[PYTHON MATRIX-SIG] C API questions

Jim Hugunin hugunin@mit.edu
Wed, 6 Nov 1996 11:17:09 -0500


> > My usual solution in this case is to copy data frequently.  I assume
that
> > you want to modify the array x in-place here?  My own approach in these
> > situation has been to change my C API to something like:
> 
> Yes, the data does get modified, but even without modification I wouldn't
> think of copying, because the arrays can be very large (meaning a few MB,
> and there are several of them around).

Okay, I'm still not convinced, see my comments below...

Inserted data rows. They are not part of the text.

--- config.mk ---
export PLATFORM = sky130hd
export DESIGN_NAME = lp12r_front
export DESIGN_NICKNAME = d
export VERILOG_FILES = /design/src/rtl/lp12r_pkg.sv /design/src/rtl/lp12r_front.sv
export SDC_FILE = /design/constraint.sdc
export NUM_CORES = 1
export LEC_CHECK = 0
export BUFFER_PORTS_ARGS = -buffer_cell sky130_fd_sc_hd__buf_2
export CORE_MARGIN = 2
export CORE_UTILIZATION = 25
export CTS_CLUSTER_SIZE = 20
export DETAILED_ROUTE_END_ITERATION = 6
export PLACE_DENSITY = 0.79
export SLEW_MARGIN = 20
export SYNTH_ARGS = -nofsm -noshare
export SYNTH_HDL_FRONTEND = slang
export SYNTH_SLANG_ARGS = --single-unit
--- constraint.sdc ---
create_clock -name clk_i -period 1 [get_ports clk_i]
set_input_delay 0.05 -clock clk_i [delete_from_list [all_inputs] [get_ports clk_i]]
set_output_delay 0.05 -clock clk_i [all_outputs]
set_load 0.02 [all_outputs]
--- src/rtl/lp12r_pkg.sv ---
// Shared types, constants and round functions for the 12-round lane permutation.
package lp12r_pkg;

  localparam int unsigned LaneW     = 64;
  localparam int unsigned LaneCount = 25;
  localparam int unsigned IdxW      = 5;
  localparam int unsigned RcTotal   = 12;
  localparam int unsigned RoundCountDefault = 12;
  localparam int unsigned ParRotA   = 26;
  localparam int unsigned ParRotB   = 27;
  localparam int unsigned MixRot    = 36;

  typedef logic [LaneW-1:0] lane_t;
  typedef lane_t [LaneCount-1:0] state_t;

  // Queue entry: one lane and whether it closes a block.
  typedef struct packed {
    lane_t lane;
    logic  last;
  } req_t;

  function automatic lane_t rot_r(input lane_t v, input int unsigned n);
    int unsigned m;
    m = n % 64;
    if (m == 0) return v;
    return (v >> m) | (v << (64 - m));
  endfunction

  function automatic lane_t round_key(input logic [3:0] r);
    lane_t k;
    case (r)
      4'd0: k = 64'h0001;
      4'd1: k = 64'h0003;
      4'd2: k = 64'h000A;
      4'd3: k = 64'h0088;
      4'd4: k = 64'h8081;
      4'd5: k = 64'h8002;
      4'd6: k = 64'h0009;
      4'd7: k = 64'h0083;
      4'd8: k = 64'h800A;
      4'd9: k = 64'h0089;
      4'd10: k = 64'h8083;
      4'd11: k = 64'h800B;
      default: k = '0;
    endcase
    return k;
  endfunction

  function automatic int unsigned lane_rot(input int unsigned i);
    int unsigned t [25];
    t = '{45, 33, 13, 1, 27, 40, 52, 19, 47, 9, 34, 5, 0, 2, 37,
          48, 30, 61, 8, 38, 6, 18, 49, 17, 43};
    return t[i];
  endfunction

  function automatic int unsigned lane_src(input int unsigned i);
    int unsigned t [25];
    t = '{4, 5, 11, 17, 23, 2, 8, 14, 15, 21, 0, 6, 12, 18, 24,
          3, 9, 10, 16, 22, 1, 7, 13, 19, 20};
    return t[i];
  endfunction

  function automatic int unsigned row_rot(input int unsigned y);
    int unsigned t [5];
    t = '{41, 50, 6, 10, 27};
    return t[y];
  endfunction

  function automatic state_t do_round(input state_t s_in, input logic [3:0] r);
    state_t s;
    state_t p;
    lane_t par [5];
    lane_t rpar [5];
    lane_t e [5];
    lane_t f [5];
    lane_t a0, a1, a2, a3, a4;
    s = s_in;
    s[0] = s[0] ^ round_key(r);
    for (int i = 0; i < 25; i++) s[i] = rot_r(s[i], lane_rot(i));
    for (int x = 0; x < 5; x++) begin
      par[x] = '0;
      rpar[x] = '0;
      for (int y = 0; y < 5; y++) begin
        par[x] = par[x] ^ s[x + 5 * y];
        rpar[x] = rpar[x] ^ rot_r(s[x + 5 * y], row_rot(y));
      end
    end
    for (int x = 0; x < 5; x++) begin
      e[x] = rot_r(par[x], ParRotA) ^ rot_r(par[(x + 4) % 5], ParRotB);
      f[x] = rpar[(x + 1) % 5] ^ rot_r(rpar[(x + 3) % 5], MixRot);
    end
    for (int x = 0; x < 5; x++)
      for (int y = 0; y < 5; y++)
        s[x + 5 * y] = s[x + 5 * y] ^ e[x] ^ rot_r(f[x], (row_rot(y) + ParRotA) % 64);
    for (int i = 0; i < 25; i++) p[i] = s[lane_src(i)];
    for (int x = 0; x < 5; x++) begin
      a0 = p[x]; a1 = p[x + 5]; a2 = p[x + 10]; a3 = p[x + 15]; a4 = p[x + 20];
      p[x]      = a3 ^ (~a1 & a2 & ~a4);
      p[x + 5]  = a4 ^ (~a2 & a3 & ~a0);
      p[x + 10] = a0 ^ (~a3 & a4 & ~a1);
      p[x + 15] = a1 ^ (~a4 & a0 & ~a2);
      p[x + 20] = a2 ^ (~a0 & a1 & ~a3);
    end
    return p;
  endfunction

endpackage

--- src/rtl/lp12r_front.sv ---
// Input stage: accept lanes, count the fill and tag the closing lane.
module lp12r_front (
  input  logic                  clk_i,
  input  logic                  rst_ni,
  input  logic                  valid_i,
  output logic                  ready_o,
  input  logic [63:0]           lane_in_i,
  output logic                  q_valid_o,
  input  logic                  q_ready_i,
  output lp12r_pkg::req_t       q_req_o
);

  logic [4:0] fill_q, fill_d;
  logic       acc;

  assign ready_o   = q_ready_i;
  assign q_valid_o = valid_i;
  assign acc       = valid_i & q_ready_i;
  assign q_req_o.lane = lane_in_i;
  assign q_req_o.last = (fill_q == 5'(lp12r_pkg::LaneCount - 1));

  always_comb begin
    fill_d = fill_q;
    if (acc) fill_d = q_req_o.last ? '0 : fill_q + 5'd1;
  end

  always_ff @(posedge clk_i or negedge rst_ni) begin
    if (!rst_ni) begin
      fill_q <= '0;
    end else begin
      fill_q <= fill_d;
    end
  end

endmodule

==> flow_summary.ini, run 1 <==
[status]
status = finished with violations
violations = negative setup slack

[yosys]
syn-num-nets = 169
ys_warn_count = 0
ys_types = 17
syn_avg_cell_area_um2 = 7.94
syn_area_um2 = 786
synth-seq-cells = 5
postSynthCellCount = 99
yosysSeqAreaShare_pct = 15.9

[grt]
grt_pass1_vias = 426
grt.total_usage_pct = 8.03
grt_pass1_wl_um = 2040
grt_antenna_before_repair = 0
gr-total-overflow = 0
grt_max_degree = 7

[clock_network]
cts_buffer_depth = 2
clkSinkCount = 5
clock_latency_ps = 260
cts_tree = done
cts_htree_levels = 1
cts_buffers = 3
cts_root_buffer = clkbuf_4
clkTransAtPathRegs_ps = 50

[placed_design]
place.port_buffers = 6
dp_hpwl_um = 918
place.gp.congestion = 0.732

[flow_run]
maxCapViolations = 0

[final_layout]
largest_register = fill_q
final-seq-area_um2 = 125
final_util_pct = 20.0
area_growth_pct = -23.1
n_antenna_cell = 0
largest_reg_flops = 5
reg_top3 = fill_q: 5 flops
layout-drive-gt1-share_pct = 60.7
nFillCells = 334
nets = 127
multi_input_area_um2 = 228

[sta]
finalHoldViolCount = 0
rsz0062_at_grt = yes
setup-violations-final = 6
slew_headroom_pct = 84.5
fin_crit_ps = 1250
final_max_slew_viol_count = 0
worst_pin_slew_ps = 233
period_share_pct = 125
setup_tns_ps = -1030
fin_hold_ws_ps = 100
fin_ws_ps = -246
clock.fmax_mhz = 802
skew_ps = 2.76

[setup_path]
cp_max_fo = 2
r2r_slack_ps = -230
critical_path.endpoint = q_req_o[0]
worstReg2RegStart = fill_q[1]
r2r_end = fill_q[4]
required_ps = 950
critPathArrivalTime_ps = 1200
path_class = register to primary output
r2r.worst_path.cells = 5
cp-end-kind = primary output
critPathLaunchType = register
crit_start = fill_q[0]

[detailed_routing]
postRouteAntennaNets = 0
finalWirelength_um = 1480
routedWlPerCell_um = 14.8
drtIter0Drc = 10
viasPerCell = 4.22
drc = 0
dr_total_vias = 422
detail_route.first_pass.iterations = 4

[floorplan]
dieArea_um2 = 3610
num_rows = 20
ios = 135
die_x_um = 60.1
initial_core_util_pct = 26.0
die-height_um = 60.1
core-area_um2 = 3030

[power_and_ir_drop]
p_per_area_nw_per_um2 = 2710
power.leakage_uw = 0.000247
peakVddDrop_uv = 1190

[min_path]
hold_class = primary input to primary output
## area by class of cell
| cell class | instances | area share (%) |
|---|---|---|
| inverter | 2 | 1.24 |
| clock buffer | 4 | 4.35 |
| sequential | 5 | 20.7 |
| timing repair buffer | 20 | 26.9 |
| multi-input combinational | 25 | 37.7 |
| tap | 44 | 9.11 |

> But I just got another idea: if before returning I set the array's
> shape to something corresponding to a zero length array, then
> there should be no way to access its memory area, right? Ignoring
> of course buggy C extensions, which I don't care about. To be
> even more safe, I could change the data pointer to point to some
> small statically allocated area. Or am I missing something?

Unfortunately, if the user has taken a slice of the array (or indexed into
it if it's more than 1d) they can have an array with a pointer to the data
in your original array and there's no way for you to know this (except of
course for the original array's reference count).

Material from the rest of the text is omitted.